Question

How to handle multiple mapping of Gene-Symbols and Probe-ID in Micro-array Data

0

Entering edit mode

5.4 years ago

sp29 ▴ 50

After, performing the differential analysis with limma. After, mapping with the feature data, I have got the data frame as follows-

FDR Probe_ID Gene.Symbol Gene.ID

0.009 1555272_at RSPH10B2///RSPH10B 728194///222967

0.007 1557203_at PABPC1L2B///PABPC1L2A 645974///340529

0.007 1557384_at LOC100506639///ZNF131 100506639///7690

The code for making the above df in R is as follows-

df <- data.frame( FDR = c (0.009, 0.007, 0.007), Probe_ID = c("1555272_at", "1557203_at", "1557384_at"), Gene.Symbol = c("RSPH10B2///RSPH10B","PABPC1L2B///PABPC1L2A","LOC100506639///ZNF131"), Gene.ID = c("728194///222967","645974///340529","100506639///7690"))

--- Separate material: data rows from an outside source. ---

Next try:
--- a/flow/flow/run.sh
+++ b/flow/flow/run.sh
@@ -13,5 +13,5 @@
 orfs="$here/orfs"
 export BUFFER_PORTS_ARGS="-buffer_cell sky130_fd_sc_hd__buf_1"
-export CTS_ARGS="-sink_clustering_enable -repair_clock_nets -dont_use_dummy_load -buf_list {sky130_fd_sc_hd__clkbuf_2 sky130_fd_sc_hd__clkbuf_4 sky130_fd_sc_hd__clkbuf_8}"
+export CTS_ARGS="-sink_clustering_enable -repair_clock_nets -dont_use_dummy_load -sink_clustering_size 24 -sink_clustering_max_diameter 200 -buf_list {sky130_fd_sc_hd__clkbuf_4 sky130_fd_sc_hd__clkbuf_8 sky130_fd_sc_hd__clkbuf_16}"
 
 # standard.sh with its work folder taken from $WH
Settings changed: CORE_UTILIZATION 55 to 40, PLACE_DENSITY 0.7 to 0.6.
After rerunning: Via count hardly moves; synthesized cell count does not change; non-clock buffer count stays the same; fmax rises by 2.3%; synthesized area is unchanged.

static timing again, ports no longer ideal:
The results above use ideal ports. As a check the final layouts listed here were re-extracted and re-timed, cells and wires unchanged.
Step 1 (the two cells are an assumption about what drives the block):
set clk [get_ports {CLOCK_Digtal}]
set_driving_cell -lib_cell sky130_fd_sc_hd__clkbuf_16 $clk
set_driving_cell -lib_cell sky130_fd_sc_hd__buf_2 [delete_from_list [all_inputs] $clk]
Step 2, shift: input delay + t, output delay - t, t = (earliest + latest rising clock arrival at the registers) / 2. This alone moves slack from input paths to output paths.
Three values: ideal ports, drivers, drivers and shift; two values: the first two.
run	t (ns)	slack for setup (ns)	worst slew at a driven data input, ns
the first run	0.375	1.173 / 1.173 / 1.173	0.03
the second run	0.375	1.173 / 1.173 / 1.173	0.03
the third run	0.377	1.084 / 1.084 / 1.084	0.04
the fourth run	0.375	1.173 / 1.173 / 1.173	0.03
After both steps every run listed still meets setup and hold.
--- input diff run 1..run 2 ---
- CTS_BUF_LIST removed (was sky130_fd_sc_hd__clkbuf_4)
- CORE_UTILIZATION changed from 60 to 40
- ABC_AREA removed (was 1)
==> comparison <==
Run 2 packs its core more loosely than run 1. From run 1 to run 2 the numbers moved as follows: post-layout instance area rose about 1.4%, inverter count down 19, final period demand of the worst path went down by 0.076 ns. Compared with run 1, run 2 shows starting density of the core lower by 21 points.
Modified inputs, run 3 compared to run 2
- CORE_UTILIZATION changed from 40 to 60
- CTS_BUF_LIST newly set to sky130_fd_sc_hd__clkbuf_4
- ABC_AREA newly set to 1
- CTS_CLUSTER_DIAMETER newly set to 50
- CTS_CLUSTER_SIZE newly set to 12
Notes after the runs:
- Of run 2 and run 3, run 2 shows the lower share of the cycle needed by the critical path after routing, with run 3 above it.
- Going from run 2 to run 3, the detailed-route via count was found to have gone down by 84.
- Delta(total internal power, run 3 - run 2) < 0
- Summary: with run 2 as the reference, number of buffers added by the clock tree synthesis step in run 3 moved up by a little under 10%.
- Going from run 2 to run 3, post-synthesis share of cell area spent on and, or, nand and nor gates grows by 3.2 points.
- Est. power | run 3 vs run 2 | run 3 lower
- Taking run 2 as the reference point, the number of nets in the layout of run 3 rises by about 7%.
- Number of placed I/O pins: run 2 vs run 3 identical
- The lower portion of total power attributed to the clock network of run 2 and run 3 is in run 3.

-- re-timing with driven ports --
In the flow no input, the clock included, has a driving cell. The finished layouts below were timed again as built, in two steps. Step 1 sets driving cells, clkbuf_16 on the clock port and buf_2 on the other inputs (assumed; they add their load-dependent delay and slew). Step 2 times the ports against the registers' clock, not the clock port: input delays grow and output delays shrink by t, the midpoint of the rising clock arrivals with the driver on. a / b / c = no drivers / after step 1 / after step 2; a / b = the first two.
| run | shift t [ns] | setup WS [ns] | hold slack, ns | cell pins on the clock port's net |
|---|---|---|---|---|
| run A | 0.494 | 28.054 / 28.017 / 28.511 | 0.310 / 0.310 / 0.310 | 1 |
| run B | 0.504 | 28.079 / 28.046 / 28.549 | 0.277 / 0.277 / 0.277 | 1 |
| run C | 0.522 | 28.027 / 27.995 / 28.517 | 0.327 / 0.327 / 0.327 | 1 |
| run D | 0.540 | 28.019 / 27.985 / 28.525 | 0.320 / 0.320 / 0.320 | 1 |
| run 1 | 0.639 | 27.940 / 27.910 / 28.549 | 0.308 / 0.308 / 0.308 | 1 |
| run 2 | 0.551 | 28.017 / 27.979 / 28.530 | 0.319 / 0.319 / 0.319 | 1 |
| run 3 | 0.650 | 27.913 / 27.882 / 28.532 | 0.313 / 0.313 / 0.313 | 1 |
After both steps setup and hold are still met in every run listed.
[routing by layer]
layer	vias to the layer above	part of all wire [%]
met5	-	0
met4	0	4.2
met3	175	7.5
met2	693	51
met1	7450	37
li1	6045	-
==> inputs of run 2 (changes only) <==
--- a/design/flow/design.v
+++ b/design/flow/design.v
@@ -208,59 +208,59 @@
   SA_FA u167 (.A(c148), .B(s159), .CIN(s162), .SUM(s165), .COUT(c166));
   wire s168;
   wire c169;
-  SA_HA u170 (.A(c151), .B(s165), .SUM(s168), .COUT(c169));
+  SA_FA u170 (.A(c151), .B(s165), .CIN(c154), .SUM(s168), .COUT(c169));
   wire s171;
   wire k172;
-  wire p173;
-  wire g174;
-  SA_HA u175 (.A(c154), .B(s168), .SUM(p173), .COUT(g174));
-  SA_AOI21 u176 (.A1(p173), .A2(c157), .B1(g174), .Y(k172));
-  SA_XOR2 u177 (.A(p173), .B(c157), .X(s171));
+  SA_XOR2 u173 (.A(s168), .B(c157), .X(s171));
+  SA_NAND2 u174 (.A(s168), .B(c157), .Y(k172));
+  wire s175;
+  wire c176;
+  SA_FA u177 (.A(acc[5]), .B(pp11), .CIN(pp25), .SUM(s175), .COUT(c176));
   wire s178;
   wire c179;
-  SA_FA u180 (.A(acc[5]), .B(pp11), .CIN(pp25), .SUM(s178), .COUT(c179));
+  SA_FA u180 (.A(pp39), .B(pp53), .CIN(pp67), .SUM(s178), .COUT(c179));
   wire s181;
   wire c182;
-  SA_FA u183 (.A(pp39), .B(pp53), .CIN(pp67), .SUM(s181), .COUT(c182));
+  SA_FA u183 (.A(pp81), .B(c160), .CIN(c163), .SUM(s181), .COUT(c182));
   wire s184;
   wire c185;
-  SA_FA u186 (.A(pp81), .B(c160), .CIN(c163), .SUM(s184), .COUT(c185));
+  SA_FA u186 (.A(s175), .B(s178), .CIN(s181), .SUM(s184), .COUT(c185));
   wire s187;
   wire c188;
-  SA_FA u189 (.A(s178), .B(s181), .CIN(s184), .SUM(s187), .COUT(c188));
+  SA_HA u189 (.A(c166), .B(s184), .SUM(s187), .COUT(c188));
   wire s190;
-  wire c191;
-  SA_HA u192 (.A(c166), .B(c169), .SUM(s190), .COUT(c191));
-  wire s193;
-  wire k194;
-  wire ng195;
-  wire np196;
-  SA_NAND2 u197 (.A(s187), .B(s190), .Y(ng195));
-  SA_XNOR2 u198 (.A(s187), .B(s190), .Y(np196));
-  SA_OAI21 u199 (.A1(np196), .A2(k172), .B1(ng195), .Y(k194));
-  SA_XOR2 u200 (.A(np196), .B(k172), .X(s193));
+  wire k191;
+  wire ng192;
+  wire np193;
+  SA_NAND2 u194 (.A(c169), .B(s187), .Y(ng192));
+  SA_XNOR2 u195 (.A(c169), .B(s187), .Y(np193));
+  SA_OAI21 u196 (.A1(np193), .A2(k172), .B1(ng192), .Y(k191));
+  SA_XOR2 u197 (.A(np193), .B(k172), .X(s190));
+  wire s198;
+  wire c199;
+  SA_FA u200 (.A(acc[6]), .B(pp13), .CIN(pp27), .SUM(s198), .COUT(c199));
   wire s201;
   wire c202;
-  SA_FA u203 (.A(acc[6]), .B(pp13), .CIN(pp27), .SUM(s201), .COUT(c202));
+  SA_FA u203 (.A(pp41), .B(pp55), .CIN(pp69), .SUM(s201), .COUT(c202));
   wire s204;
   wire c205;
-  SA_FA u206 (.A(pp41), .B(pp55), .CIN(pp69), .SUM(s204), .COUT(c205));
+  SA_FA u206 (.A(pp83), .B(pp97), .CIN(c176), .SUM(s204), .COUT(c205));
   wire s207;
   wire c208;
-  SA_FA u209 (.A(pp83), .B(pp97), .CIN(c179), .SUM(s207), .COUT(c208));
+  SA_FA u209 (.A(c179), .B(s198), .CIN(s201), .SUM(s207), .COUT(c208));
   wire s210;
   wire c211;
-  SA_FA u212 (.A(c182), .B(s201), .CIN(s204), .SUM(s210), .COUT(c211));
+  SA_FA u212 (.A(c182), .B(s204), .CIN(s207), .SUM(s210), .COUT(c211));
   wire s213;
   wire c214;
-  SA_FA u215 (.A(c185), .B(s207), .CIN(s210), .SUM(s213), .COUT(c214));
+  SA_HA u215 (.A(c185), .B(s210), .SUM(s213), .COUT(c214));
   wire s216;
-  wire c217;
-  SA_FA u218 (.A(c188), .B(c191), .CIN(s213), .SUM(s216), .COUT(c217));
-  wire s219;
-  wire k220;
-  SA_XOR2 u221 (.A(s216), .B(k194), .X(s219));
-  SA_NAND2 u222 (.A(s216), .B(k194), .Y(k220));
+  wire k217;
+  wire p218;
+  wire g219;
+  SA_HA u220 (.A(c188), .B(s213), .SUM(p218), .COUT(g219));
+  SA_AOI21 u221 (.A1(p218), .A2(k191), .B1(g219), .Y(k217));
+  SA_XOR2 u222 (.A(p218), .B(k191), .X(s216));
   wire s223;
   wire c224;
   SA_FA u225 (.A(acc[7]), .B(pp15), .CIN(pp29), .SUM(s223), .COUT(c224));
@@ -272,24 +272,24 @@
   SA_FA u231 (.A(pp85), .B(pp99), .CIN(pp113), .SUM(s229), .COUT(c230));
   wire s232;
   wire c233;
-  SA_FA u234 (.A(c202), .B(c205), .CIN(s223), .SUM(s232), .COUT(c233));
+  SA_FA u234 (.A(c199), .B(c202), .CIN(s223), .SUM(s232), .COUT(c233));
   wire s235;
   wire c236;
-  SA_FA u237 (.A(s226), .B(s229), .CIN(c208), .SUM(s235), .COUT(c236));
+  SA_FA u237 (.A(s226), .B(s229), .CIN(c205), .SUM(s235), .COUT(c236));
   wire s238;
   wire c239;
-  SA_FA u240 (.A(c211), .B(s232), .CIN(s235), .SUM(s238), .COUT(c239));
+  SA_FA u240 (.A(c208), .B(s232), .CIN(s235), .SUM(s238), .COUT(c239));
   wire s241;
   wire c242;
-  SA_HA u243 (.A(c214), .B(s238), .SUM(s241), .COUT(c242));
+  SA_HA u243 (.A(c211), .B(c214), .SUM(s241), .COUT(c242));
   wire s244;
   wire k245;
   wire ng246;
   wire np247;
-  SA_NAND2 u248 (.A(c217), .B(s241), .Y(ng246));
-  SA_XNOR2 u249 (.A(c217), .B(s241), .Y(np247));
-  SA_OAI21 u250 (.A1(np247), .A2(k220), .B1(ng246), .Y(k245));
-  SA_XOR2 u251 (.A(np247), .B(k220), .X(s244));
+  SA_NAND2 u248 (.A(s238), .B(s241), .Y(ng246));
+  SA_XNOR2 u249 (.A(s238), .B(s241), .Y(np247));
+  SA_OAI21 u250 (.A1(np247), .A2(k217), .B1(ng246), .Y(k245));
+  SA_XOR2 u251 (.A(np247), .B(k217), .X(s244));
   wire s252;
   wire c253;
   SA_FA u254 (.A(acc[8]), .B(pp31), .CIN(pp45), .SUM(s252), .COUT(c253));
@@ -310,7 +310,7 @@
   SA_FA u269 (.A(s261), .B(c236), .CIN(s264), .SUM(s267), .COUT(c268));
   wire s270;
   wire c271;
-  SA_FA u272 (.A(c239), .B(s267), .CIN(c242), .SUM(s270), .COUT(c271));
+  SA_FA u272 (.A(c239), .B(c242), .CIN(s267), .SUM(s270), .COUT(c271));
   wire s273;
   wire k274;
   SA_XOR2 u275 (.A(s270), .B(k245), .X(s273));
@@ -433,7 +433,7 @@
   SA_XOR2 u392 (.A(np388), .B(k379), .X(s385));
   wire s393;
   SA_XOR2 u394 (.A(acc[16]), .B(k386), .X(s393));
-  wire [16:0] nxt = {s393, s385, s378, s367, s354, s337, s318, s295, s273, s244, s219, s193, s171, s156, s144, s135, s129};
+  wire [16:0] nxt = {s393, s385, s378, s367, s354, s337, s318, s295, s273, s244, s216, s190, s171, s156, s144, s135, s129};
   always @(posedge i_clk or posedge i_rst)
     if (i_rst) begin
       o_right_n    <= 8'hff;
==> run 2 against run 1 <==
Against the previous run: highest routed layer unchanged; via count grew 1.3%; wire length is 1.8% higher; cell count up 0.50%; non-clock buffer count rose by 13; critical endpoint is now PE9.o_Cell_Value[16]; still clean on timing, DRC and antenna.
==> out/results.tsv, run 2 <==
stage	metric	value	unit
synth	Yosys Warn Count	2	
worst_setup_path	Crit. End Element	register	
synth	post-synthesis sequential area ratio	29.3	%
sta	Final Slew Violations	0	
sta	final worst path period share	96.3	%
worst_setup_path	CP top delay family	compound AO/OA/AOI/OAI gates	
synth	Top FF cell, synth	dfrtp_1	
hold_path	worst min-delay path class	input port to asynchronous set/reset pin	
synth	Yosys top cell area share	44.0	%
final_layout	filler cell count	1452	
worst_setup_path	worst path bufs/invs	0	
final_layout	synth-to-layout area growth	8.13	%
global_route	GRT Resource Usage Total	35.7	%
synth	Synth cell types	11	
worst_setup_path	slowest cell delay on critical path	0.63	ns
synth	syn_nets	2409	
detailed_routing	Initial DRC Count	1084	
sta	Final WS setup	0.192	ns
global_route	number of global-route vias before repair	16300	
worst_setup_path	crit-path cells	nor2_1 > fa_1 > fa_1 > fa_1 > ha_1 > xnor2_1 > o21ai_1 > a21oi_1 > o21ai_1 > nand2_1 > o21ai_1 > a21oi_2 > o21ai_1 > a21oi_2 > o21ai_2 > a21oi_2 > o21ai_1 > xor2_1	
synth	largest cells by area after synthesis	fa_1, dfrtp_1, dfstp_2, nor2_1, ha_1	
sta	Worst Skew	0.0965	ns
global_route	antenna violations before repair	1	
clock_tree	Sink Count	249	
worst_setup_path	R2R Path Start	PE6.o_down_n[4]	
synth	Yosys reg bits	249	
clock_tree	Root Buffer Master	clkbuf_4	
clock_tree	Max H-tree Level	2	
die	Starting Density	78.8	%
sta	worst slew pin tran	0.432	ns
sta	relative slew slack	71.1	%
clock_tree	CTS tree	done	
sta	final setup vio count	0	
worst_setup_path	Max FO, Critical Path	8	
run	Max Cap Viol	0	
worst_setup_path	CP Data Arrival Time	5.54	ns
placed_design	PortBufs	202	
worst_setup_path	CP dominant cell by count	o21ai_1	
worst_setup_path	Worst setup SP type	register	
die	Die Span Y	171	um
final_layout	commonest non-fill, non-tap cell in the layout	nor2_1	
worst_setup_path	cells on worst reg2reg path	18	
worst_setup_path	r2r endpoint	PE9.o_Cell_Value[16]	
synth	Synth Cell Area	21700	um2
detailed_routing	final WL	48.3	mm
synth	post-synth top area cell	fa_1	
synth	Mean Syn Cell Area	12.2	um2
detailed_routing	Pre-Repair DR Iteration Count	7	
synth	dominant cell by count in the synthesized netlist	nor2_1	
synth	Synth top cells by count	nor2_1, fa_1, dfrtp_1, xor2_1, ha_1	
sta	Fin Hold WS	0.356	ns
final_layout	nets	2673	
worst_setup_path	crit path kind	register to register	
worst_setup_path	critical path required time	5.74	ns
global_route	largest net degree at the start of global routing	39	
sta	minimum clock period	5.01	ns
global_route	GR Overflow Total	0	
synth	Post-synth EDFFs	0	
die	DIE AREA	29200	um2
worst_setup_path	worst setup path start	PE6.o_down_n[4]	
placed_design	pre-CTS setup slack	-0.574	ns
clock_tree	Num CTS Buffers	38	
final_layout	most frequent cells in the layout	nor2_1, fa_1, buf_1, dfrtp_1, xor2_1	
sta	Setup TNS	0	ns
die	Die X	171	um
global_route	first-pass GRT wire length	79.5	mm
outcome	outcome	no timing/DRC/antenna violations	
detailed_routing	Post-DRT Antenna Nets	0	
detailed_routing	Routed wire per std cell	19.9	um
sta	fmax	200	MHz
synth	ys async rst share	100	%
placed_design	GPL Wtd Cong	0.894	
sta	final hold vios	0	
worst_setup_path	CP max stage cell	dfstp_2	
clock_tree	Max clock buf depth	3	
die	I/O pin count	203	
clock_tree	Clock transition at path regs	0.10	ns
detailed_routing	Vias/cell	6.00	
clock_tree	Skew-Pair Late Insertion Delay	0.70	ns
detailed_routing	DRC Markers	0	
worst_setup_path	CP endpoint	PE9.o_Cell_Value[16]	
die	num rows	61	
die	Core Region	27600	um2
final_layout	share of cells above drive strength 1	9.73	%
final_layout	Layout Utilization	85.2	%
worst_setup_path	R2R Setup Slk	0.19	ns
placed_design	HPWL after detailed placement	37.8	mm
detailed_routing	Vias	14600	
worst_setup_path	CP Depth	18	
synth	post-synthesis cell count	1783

I want to perform a GSEA using the column df$Gene.Symbol. However, I can see that more than one gene-symbol is mapped with the one Probe-ID, for which I split the whole data frame by-

df_split <- as.data.frame(df %>% separate_rows(Gene.Symbol, Gene.ID, sep = "///"))

But got repetitive gene symbols. What should be the correct way to resolve this and go about just annotating the df$Gene.Symbol with non-repetitive gene symbols. I don't want to use any online tool as I am hard coding the micro-array pipeline as a part of my project.

R Micro-Array Data-Frame Probe-ID Gene • 1.1k views

ADD COMMENT • link 5.3 years ago by sp29 ▴ 50

score 0 · Answer 1 · 2020-07-16

# Merging

annotated <- as.data.frame(annotated %>%

group_by(Gene.symbol) %>%

filter(across(c("logFC"), ~ n_distinct(sign(.)) == 1)) %>%

summarise(across(c("logFC","P.Value","adj.P.Val","B","AveExpr","t"), mean), X = str_c(X, collapse= " | "),

Gene.title = str_c(Gene.title, collapse= " | "), Gene.ID = str_cGene.ID, collapse= " | "),

GenBank.Accession = str_c(GenBank.Accession, collapse= " | ")))